Unacceptable Losses   Treatment on Demand : 123 4 567   The Failure of America's Drug War

 

   
    Brianne : Omaha, Nebraska    
    Brianne is a resident at St. Monica's halfway house in Omaha, Nebraska.    
   

Q: How did you get to St. Monica’s?

Well, I was living with my boyfriend and he was indicted and I was there and they found some drugs. And I think they wanted me to testify or something, but I couldn’t really help them out. So they gave me attempted possession of meth and they had me get and evaluation and I was pretty honest and so they thought I needed rehab. And I was ready to quit, I was just tired of it. But I couldn’t really get out of it on my own. That’s what it took for me to stop… so… I agreed to come here.

 

Q: So now, how did your drug use start?

Alcohol. I am an alcoholic. But I would do about anything really that was available. It started, I was drinking, when I was really young. I would just take drinks of my parents’ alcohol and stuff. I just rebelled really bad. I think it was part of my rebellion. I have really figured out why. But…

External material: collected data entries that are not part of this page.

**src/rtl/rscb_pkg.sv**
```systemverilog
package rscb_pkg;

  // Field widths fixed by the stream format
  localparam int unsigned ByteW   = 8;
  localparam int unsigned SumW    = 18;
  localparam int unsigned SpanW   = 11;
  localparam int unsigned ModW    = 18;
  localparam int unsigned MinDistW = 20;
  localparam int unsigned SeenW   = 21;
  localparam int unsigned CfgIdxW = 2;
  localparam int unsigned CfgDataW = 20;
  localparam int unsigned OutDataW = 24;

  // Default for the window store depth
  localparam int unsigned MaxSpanDefault = 1024;

  // Queue between the front and back parts
  localparam int unsigned QueueDepth = 2;
  localparam int unsigned QueuePtrW  = $clog2(QueueDepth);
  localparam int unsigned QueueCntW  = $clog2(QueueDepth + 1);

  // Divider step counter
  localparam int unsigned DivCntW = $clog2(SumW);

  // Configuration register indexes
  localparam logic [CfgIdxW-1:0] CfgWindowSpan  = 2'd0;
  localparam logic [CfgIdxW-1:0] CfgModulus     = 2'd1;
  localparam logic [CfgIdxW-1:0] CfgMinDistance = 2'd2;

  // Register reset values
  localparam logic [SpanW-1:0]    SpanReset    = 11'd256;
  localparam logic [ModW-1:0]     ModulusReset = 18'd8192;
  localparam logic [MinDistW-1:0] MinDistReset = 20'd8192;

  typedef struct packed {
    logic [SpanW-1:0]    window_span;
    logic [ModW-1:0]     modulus;
    logic [MinDistW-1:0] min_distance;
  } cfg_t;

  // One updated sum on its way to the modulo check
  typedef struct packed {
    logic            cut_ok;
    logic [SumW-1:0] sum;
  } q_item_t;

  typedef enum logic {
    F_IDLE,
    F_UPDATE
  } front_state_e;

  typedef enum logic [1:0] {
    B_IDLE,
    B_DIVIDE,
    B_OUTPUT
  } back_state_e;

endpackage

```
**src/rtl/rscb_fifo.sv**
```systemverilog
module rscb_fifo (
  input  logic              clk_i,
  input  logic              rst_ni,
  input  logic              push_i,
  input  rscb_pkg::q_item_t item_i,
  output logic              ready_o,
  output logic              valid_o,
  input  logic              pop_i,
  output rscb_pkg::q_item_t item_o
);
  import rscb_pkg::*;

  q_item_t               slots_q [QueueDepth];
  logic [QueuePtrW-1:0]  wr_ptr_q, rd_ptr_q;
  logic [QueueCntW-1:0]  count_q;
  logic                  do_push, do_pop;

  assign ready_o = count_q != QueueCntW'(QueueDepth);
  assign valid_o = count_q != '0;
  assign do_push = push_i && ready_o;
  assign do_pop  = pop_i && valid_o;
  assign item_o  = slots_q[rd_ptr_q];

  always_ff @(posedge clk_i or negedge rst_ni) begin
    if (!rst_ni) begin
      wr_ptr_q <= '0;
      rd_ptr_q <= '0;
      count_q  <= '0;
    end else begin
      if (do_push) begin
        wr_ptr_q <= wr_ptr_q + QueuePtrW'(1);
      end
      if (do_pop) begin
        rd_ptr_q <= rd_ptr_q + QueuePtrW'(1);
      end
      if (do_push && !do_pop) begin
        count_q <= count_q + QueueCntW'(1);
      end else if (do_pop && !do_push) begin
        count_q <= count_q - QueueCntW'(1);
      end
    end
  end

  always_ff @(posedge clk_i) begin
    if (do_push) begin
      slots_q[wr_ptr_q] <= item_i;
    end
  end

endmodule

```
**config.mk**
```make
export PLATFORM = sky130hd
export DESIGN_NAME = rscb_fifo
export DESIGN_NICKNAME = d
export VERILOG_FILES = /design/src/rtl/rscb_pkg.sv /design/src/rtl/rscb_fifo.sv
export SDC_FILE = /design/constraint.sdc
export NUM_CORES = 1
export LEC_CHECK = 0
export BUFFER_PORTS_ARGS = -buffer_cell sky130_fd_sc_hd__buf_4
export CORE_MARGIN = 8
export CORE_UTILIZATION = 34
export DETAILED_ROUTE_END_ITERATION = 16
export GPL_ROUTABILITY_DRIVEN = 0
export PLACE_DENSITY_LB_ADDON = 0.12
export SKIP_LAST_GASP = 1
export SYNTH_ARGS = -nofsm -noshare
export SYNTH_HDL_FRONTEND = slang
export SYNTH_SLANG_ARGS = --single-unit
```
**constraint.sdc**
```tcl
create_clock -name clk_i -period 2.7 [get_ports clk_i]
set_input_delay 0.81 -clock clk_i [delete_from_list [all_inputs] [get_ports clk_i]]
set_output_delay 0.81 -clock clk_i [all_outputs]
set_load 0.005 [all_outputs]
```
==> results <==
- The run finished with clean final reports.
- Grouping stages by cell kind, the critical path spends the most delay in multiplexers.
- Measured against its own limit, the worst slew margin works out to 81.6%.
- The number of max-slew violations in the final report is 0.
- The fraction of final layout cells sized beyond drive strength 1 is 58.0%.
- For the final database, setup skew stands at 0.00883 ns.
- The final hold violation count was 0.
- The startpoint kind of the worst setup timing path is a flip-flop.
- After detailed placement, the design holds a cell count of 177.
- The slowest stage of the critical path belongs to the cell mux2_2.
- The fraction of the core area covered by cells at the end of the flow is 44.9%.
- The number of input and output port buffers inserted is 43.
- The clock tree root buffer cell is clkbuf_8.
- The final critical path takes up 79.1% of the cycle.
- The number of sinks on the clock net is 42.
- Clock-pin slew was measured on the worst setup and hold paths at 0.07 ns.
- The type of the most critical hold path is in -> async.
- After layout, the design draws a total of 2.07 mW.
- The sequential cell area is 1240 um^2.
- Power spread over the standard cell area amounts to 997 nW/um^2.
- The violation count after the first detailed-route iteration is 51.
- 0 antenna diodes ended up in the layout.
- The transition time of the tightest slew-check pin is 0.276 ns.
- Summing all non-filler instances in the final layout gives an area of 2080 um^2.
- In the synthesized netlist, the number of instances is 77.
- The placed instances occupy a cell area of 2000 um^2.
- The number of setup violations in the final report is 0.
- The area growth from synthesis to layout is 30.7%.
- The number of nets in the synthesized netlist is 101.
- Yosys printed 0 warnings.
- Global routing used 8.87% of the available tracks across all layers.
- Setup total negative slack on the finished layout was measured at 0 ns.
- Setup repair after global routing left no endpoint under its margin.
- The flip-flop and latch count after synthesis is 42.
- The critical path starts at rd_ptr_q.
- The clock latency on the worst-skew pair is 0.29 ns.
- The max-cap violation count is 0.
- The iteration count of the initial detailed-routing pass is 4.
- The worst voltage drop across the vdd grid is 456 uV.
- The kind of end point of the critical path is an output port.
- Global routing consumed, on the met2 layer, 13.7% of the routing resources.
- The number of filler instances in the final layout is 420.
- The most frequent cell on the critical path is buf_4.
- The buffer levels on the longest clock path is 2.
- The H-tree depth reported by CTS is 2.
- The standby leakage power is 0.805 nW.
- Dividing the detail-routed via count by the number of cells gives 4.50.
- The critical path goes through buf_4 > mux2_2 > buf_4.
- Data on the critical path arrives at its endpoint at 1.33 ns.
- For this design the top-level I/O count stands at 44.
- Each instance of the synthesized netlist takes up on average 20.6 um^2.
- The vertical die dimension is 84.4 um.
- The non-filler instance count after layout is 185.
- The via count of the first global-routing pass came to 985.
- The tightest hold path in the finished design has a slack of 0.310 ns.
- The most used routing layer in global routing is met2.
- Dividing the detail-routed wire length by the instance count gives 16.0 um.
- The global-route wire length before repair is 4730 um.
- The startpoint identified for the worst register-to-register timing path is count_q[0].
- The largest net degree at the start of global routing is 20.
- Static timing analysis puts the maximum clock frequency at 468 MHz.
- After the last flow step, the layout net total stands at 154.
- The initial antenna violation count came to 0.
- The synthesized cell area is 1590 um^2.
- The die covers 7120 um^2.
- The routed layout has 832 vias.
- The core outline area is 4630 um^2.
- The initial utilization of the core area, before any placement, comes to 34.3%.
- Once detail routing completed, the nets flagged for antenna violations numbered 0.
- The maximum fanout along the worst path is 10.
- Data on the critical path is required at its endpoint by 1.89 ns.
- In this run, CTS created clock tree buffers numbering 5.
- The met3 track utilization from global routing is 4.39%.
- Counting I/O delays and the setup requirement, the final critical path takes 2.14 ns.
- The TritonCTS clock tree is done.
- The initialized floorplan defines 25 standard-cell rows.
- Hold repair after CTS inserted 0 buffers.
- The footprint of the multi-input gates is 324 um^2.
- The buffer and inverter count on the worst path is 2.
- For this run, global-route usage on met1 was measured as 9.61%.
- Summed over all nets, the half-perimeter wirelength after detailed placement is 2120 um.
- The worst setup path is of the reg -> out kind.
- The routed design has 2970 um of wire.
- After detailed routing, the number of remaining DRC violations is 0.
- At the placement stage, the worst setup path has a slack of 0.855 ns.
- After clock tree synthesis, the setup repair step added 0 buffers.
- The delay of the slowest cell on the worst path is 0.36 ns.
- Sequential elements use 78.1% of the synthesized area.
- After clock tree synthesis, the repair step resized 0 gates.
- In this run, distinct cell masters in the synthesized netlist total 14.
- The width of the die is 84.4 um.
- The total grt overflow is 0.
- The slack of the critical path is 0.564 ns.
[layer usage]
| layer | share of wire, % | up-vias |
|---|---|---|
| met5 | 0 | - |
| met4 | 2.0 | 0 |
| met3 | 8.1 | 8 |
| met2 | 48 | 34 |
| met1 | 42 | 396 |
| li1 | - | 394 |
[worst reg2reg max path: stages, from the launching register on]
cell	delay, ns
dfrtp_1	0.43
nand2b_4	0.16
nand2_1	0.13
inv_1	0.06
ha_1	0.32
nor2_1	0.14
xor2_1	0.15
[where the power goes]
| group | internal, mW | switching (mW) |
|---|---|---|
| clock network | 0.184 | 0.194 |
| logic | 0.429 | 0.308 |
| registers | 0.896 | 0.0588 |
[sequential cells by signal, summed over array words and instances, names as in the netlist]
| register | count |
|---|---|
| slots_q | 38 |
| count_q | 2 |
| wr_ptr_q | 1 |
| rd_ptr_q | 1 |
[cell usage after synthesis]
master,number,area [um^2]
inv_1,1,3.75
and3_1,1,6.26
nand2_1,1,3.75
xnor2_1,3,26.3
nor2_1,2,7.51
xor2_1,2,17.5
ha_1,1,12.5
or2_4,1,8.76
edfxtp_1,38,1140
buf_6,2,22.5
nand2b_4,1,13.8
mux2_2,19,214
dfrtp_1,4,100
nand2_4,1,11.3
[layout by cell type, fill, tap and decap left out]
cell type / instances
buf_4: 48
edfxtp_1: 38
mux2_2: 19
clkbuf_8: 5
dfrtp_1: 4
xnor2_1: 3
clkbuf_1: 3
xor2_1: 2
nand2b_4: 1
nand2_1: 1
inv_1: 1
or2_4: 1
nand2_4: 1
and3_1: 1
nor2_2: 1
nor2_1: 1
ha_1: 1
[logic make-up (layout without fill, tap and decap cells)]
logic type / count (synthesis) / after routing / share of synthesized area, %
simple gates: 7 / 7 / 3.23
xor+xnor: 5 / 5 / 2.76
mux: 19 / 19 / 13.5
flops: 42 / 42 / 78.1
buf+inv: 3 / 57 / 1.65
fa+ha+maj: 1 / 1 / 0.787
[worst paths after layout]
path                                   end  cells past startpoint  slack [ns]
worst max-delay path            item_o[10]                      3        0.56
worst min-delay path            count_q[1]                      1        0.31
worst max register to register  count_q[1]                      6        1.24
worst min register to register    wr_ptr_q                      1        0.52
max in group asynchronous       count_q[0]                      1        2.29
min in group clk_i                wr_ptr_q                      1        0.52
[cell type report]
class,count,share of cell area [%]
well taps,54,3.25
clock buffers,8,3.86
repair buffers,48,17.3
flip-flops and latches,42,59.8
multi-input cells,32,15.6
inverters,1,0.181
No activity file was read; power rests on OpenSTA's default activity.
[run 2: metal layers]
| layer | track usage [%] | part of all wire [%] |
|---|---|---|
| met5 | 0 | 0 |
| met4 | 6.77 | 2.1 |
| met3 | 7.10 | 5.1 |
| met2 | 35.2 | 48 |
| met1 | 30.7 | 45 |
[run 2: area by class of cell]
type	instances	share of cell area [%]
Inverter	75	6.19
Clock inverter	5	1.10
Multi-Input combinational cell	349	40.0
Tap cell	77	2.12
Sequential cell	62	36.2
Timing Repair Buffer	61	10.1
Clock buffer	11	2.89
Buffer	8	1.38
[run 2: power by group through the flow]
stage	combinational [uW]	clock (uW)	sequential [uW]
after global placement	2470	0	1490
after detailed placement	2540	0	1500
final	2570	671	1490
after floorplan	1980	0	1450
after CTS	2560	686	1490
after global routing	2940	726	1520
$ cat config.mk
export PLATFORM = sky130hd
export DESIGN_NAME = lffp_dot_stage
export DESIGN_NICKNAME = d
export VERILOG_FILES = /design/src/hdl/lffp_pkg.sv /design/src/hdl/lffp_dot_stage.sv
export SDC_FILE = /design/constraint.sdc
export NUM_CORES = 1
export LEC_CHECK = 0
export BUFFER_PORTS_ARGS = -buffer_cell sky130_fd_sc_hd__buf_2
export CORE_ASPECT_RATIO = 0.5
export CORE_MARGIN = 8
export CORE_UTILIZATION = 49
export CTS_CLUSTER_DIAMETER = 100
export DETAILED_ROUTE_END_ITERATION = 10
export PLACE_DENSITY = 0.76
export RECOVER_POWER = 25
export SKIP_CTS_REPAIR_TIMING = 1
export SLEW_MARGIN = 20
export SYNTH_ARGS = -nofsm -noshare
export SYNTH_HDL_FRONTEND = slang
export SYNTH_SLANG_ARGS = --single-unit
$ cat constraint.sdc
create_clock -name aclk -period 7.26 [get_ports aclk]
set_input_delay 0.363 -clock aclk [delete_from_list [all_inputs] [get_ports aclk]]
set_output_delay 0.363 -clock aclk [all_outputs]
set_load 0.05 [all_outputs]
[config.mk]
export PLATFORM = sky130hd
export DESIGN_NAME = sps_divider
export DESIGN_NICKNAME = d
export VERILOG_FILES = /design/src/rtl/sps_divider.sv
export SDC_FILE = /design/constraint.sdc
export NUM_CORES = 1
export LEC_CHECK = 0
export BUFFER_PORTS_ARGS = -buffer_cell sky130_fd_sc_hd__buf_2
export CORE_MARGIN = 5
export CORE_UTILIZATION = 57
export DETAILED_ROUTE_END_ITERATION = 10
export GPL_ROUTABILITY_DRIVEN = 0
export PLACE_DENSITY = 0.86
export SLEW_MARGIN = 20
export SYNTH_ARGS = -nofsm -noshare
export SYNTH_HDL_FRONTEND = slang
export SYNTH_SLANG_ARGS = --single-unit
[constraint.sdc]
create_clock -name i_clk -period 4.75 [get_ports i_clk]
set_clock_uncertainty 0.05 [all_clocks]
set_input_delay 0.95 -clock i_clk [delete_from_list [all_inputs] [get_ports i_clk]]
set_output_delay 0.95 -clock i_clk [all_outputs]
set_load 0.05 [all_outputs]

Q: How old were you when you first started drinking?

Probably six or seven…

 

Q: Are you from Omaha?

No, I am from Beatrice.

 

Q: How far away is that from Omaha?

About 100-some miles, about two and a half hours south. Toward Kansas, like south. Straight south.

 

Q: How did your drug use progress as you were growing up?

I think it was just that my parents drank, and… that was how they had a good time. And… I liked the taste of beer. I had an aunt that smoked a lot of pot. And she gave me contact highs when I was a baby, I guess. So I don’t know. I just associated that with rebellion. And I just rebelled. I don’t know what the attraction was. It was feeling different than how I felt I guess... I haven’t really figured all that out yet.

 

Q: When did you first become a resident here?

May 10 th. I came straight here from… that…

 

Q: Had you been in trouble with the law before?

Yeah. Umm… Like driving under suspension, possession of paraphernalia. I was in jail for a week in Missouri for paraphernalia… yeah. When I was a juvenile I got into a lot of trouble. I was on probation. So I have been in rehab- this is my third or fourth time.

 

Q: When you were picked up by the system in the past- did that result in a rehab program? Or did you go on your own?

Oh no, it was always either my parents or the courts sent me. This time I could have gone to jail instead, but I was really ready to quit. The other times I wasn’t.

 

Q: Why are you ready to quit now?

Because, from my experience with rehab before and stuff like that, I just, I think it just started to make sense that there was no way I could do it on my own- just quit- being in the middle of it, on my own. And I was tired of it, that relationship that I had been in. The things I had been doing. I was a slave to my addiction. I basically didn’t like myself, what I was doing and where I was at. I think I just hit a bottom. Hopefully it was my bottom. I never want to go back. And I know if I use drugs or drink I will go back, it will get worse.

This program has worked for a lot of people, people with lower bottoms than me. And, so, I want that.

 

[Note: A “contact high” refers to becoming intoxicated from the fumes of another person’s drug use.]